Look through the data below for the line with "a211oi_1 | 6 | 6" and the line with "cell delay [ns]", then output those two and all lines in between, exactly as written.

Stored data:
+-------+

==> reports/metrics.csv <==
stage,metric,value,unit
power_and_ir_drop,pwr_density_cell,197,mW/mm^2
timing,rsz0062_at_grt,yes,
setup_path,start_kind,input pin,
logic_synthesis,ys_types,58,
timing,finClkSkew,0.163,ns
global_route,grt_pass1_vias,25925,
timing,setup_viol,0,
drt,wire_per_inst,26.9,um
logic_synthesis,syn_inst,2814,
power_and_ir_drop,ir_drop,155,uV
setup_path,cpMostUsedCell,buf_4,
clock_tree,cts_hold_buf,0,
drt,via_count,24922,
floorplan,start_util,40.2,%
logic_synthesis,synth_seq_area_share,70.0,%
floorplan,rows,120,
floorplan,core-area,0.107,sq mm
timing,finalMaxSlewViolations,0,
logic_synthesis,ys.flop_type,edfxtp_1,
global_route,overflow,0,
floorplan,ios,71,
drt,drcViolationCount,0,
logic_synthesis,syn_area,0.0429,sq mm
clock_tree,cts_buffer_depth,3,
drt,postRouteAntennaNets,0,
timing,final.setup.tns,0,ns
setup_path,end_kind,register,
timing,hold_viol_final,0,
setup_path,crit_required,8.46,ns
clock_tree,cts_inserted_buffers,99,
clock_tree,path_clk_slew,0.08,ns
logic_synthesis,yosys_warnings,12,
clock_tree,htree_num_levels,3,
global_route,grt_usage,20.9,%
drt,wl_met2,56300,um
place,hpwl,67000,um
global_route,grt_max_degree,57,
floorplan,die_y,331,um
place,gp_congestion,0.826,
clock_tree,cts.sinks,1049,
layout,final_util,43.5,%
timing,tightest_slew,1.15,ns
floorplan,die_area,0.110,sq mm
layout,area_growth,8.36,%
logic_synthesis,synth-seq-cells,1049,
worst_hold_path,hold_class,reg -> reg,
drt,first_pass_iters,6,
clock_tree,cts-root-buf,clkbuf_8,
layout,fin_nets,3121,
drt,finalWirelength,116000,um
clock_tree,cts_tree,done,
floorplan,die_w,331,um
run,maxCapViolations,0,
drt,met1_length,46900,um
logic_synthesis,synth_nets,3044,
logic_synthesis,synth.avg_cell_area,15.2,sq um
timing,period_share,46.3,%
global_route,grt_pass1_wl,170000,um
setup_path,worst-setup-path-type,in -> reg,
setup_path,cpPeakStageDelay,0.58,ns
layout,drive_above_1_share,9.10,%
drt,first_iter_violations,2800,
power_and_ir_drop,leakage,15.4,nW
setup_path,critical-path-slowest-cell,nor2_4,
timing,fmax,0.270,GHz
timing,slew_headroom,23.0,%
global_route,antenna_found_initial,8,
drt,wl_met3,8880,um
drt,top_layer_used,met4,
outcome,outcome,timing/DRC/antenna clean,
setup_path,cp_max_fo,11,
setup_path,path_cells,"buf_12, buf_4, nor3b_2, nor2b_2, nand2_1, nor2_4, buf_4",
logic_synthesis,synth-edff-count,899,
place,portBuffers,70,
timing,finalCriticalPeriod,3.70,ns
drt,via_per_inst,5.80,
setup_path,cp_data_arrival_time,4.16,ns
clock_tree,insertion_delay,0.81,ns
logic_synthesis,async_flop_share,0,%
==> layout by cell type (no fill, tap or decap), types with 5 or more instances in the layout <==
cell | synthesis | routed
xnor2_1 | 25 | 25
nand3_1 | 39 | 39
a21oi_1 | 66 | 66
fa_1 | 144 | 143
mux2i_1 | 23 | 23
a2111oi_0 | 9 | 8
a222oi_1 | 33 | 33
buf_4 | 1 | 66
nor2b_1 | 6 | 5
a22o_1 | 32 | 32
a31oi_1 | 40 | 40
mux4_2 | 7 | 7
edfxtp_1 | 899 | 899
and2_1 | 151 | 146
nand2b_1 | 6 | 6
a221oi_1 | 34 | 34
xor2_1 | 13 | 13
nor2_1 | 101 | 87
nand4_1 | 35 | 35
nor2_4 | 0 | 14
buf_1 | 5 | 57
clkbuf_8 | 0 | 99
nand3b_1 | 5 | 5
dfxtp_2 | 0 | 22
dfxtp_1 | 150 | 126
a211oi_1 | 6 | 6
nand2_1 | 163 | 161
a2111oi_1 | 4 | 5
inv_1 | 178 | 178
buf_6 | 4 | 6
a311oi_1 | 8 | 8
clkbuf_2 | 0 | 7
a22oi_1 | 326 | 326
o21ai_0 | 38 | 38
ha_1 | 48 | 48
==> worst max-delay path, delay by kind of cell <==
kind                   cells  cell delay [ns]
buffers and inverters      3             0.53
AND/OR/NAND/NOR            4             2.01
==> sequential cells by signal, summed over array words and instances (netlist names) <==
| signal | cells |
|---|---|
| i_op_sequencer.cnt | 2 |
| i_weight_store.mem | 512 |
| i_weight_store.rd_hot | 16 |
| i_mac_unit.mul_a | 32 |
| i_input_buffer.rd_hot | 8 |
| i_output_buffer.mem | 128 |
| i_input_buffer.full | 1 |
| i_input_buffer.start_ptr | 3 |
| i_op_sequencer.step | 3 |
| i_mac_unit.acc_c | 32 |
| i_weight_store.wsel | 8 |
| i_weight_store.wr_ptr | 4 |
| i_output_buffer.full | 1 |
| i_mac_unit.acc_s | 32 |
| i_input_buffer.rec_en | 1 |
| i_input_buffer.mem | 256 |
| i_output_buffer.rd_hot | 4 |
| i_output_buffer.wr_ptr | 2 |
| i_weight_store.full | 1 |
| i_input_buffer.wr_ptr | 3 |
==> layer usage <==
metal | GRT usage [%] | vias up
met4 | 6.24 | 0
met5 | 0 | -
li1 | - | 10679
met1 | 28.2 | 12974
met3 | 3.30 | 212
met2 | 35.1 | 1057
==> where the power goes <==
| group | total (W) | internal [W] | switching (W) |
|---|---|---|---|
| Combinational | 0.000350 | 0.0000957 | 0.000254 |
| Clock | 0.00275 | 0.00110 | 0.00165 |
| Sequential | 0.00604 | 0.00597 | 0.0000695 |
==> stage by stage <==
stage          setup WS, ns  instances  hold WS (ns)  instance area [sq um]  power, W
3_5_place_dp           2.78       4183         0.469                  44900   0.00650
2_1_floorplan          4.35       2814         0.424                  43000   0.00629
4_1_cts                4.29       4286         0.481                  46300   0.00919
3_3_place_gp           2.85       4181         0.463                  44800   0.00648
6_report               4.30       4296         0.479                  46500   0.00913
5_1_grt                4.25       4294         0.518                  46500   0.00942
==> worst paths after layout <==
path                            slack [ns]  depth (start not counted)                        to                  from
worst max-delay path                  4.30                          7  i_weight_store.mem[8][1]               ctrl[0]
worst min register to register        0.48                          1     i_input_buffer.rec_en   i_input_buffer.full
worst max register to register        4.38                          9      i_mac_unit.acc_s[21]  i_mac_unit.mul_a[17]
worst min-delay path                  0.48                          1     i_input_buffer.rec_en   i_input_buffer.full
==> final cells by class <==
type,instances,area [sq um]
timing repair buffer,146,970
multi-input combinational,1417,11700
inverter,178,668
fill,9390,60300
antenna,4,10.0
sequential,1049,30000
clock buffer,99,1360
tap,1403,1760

+-------+

Written answer:
a211oi_1 | 6 | 6
nand2_1 | 163 | 161
a2111oi_1 | 4 | 5
inv_1 | 178 | 178
buf_6 | 4 | 6
a311oi_1 | 8 | 8
clkbuf_2 | 0 | 7
a22oi_1 | 326 | 326
o21ai_0 | 38 | 38
ha_1 | 48 | 48
==> worst max-delay path, delay by kind of cell <==
kind                   cells  cell delay [ns]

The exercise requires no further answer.